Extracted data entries
▬▬▬▬▬▬
File: src/rtl/sdram_refresh_pkg.sv
package sdram_refresh_pkg;

   localparam int NUM_BANKS = 2;

   localparam int OFS_CONF  = 'h00;
   localparam int OFS_INTV  = 'h02;
   localparam int OFS_LIMIT = 'h04;
   localparam int OFS_STAT  = 'h06;

   typedef enum logic [1:0] {
      FREQ_DIV16 = 2'b00,
      FREQ_DIV8  = 2'b01,
      FREQ_DIV4  = 2'b10,
      FREQ_SPARE = 2'b11
   } freq_code_e;

   // stored part of the configuration word
   typedef struct packed {
      logic [1:0] freq;
      logic [1:0] size;
      logic [1:0] enable;
   } conf_t;

   // last value of the unit prescaler for a frequency code
   function automatic logic [3:0] units_last(input logic [1:0] code);
      case (freq_code_e'(code))
         FREQ_DIV16: return 4'd15;
         FREQ_DIV8:  return 4'd7;
         default:    return 4'd3;
      endcase
   endfunction

endpackage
▬▬▬▬▬▬
▸ Task requirements: From the line holding "logic [1:0] enable;" down to the final line above, quote every line exactly and only those lines.

▸ Task response:
      logic [1:0] enable;
   } conf_t;

   // last value of the unit prescaler for a frequency code
   function automatic logic [3:0] units_last(input logic [1:0] code);
      case (freq_code_e'(code))
         FREQ_DIV16: return 4'd15;
         FREQ_DIV8:  return 4'd7;
         default:    return 4'd3;
      endcase
   endfunction

endpackage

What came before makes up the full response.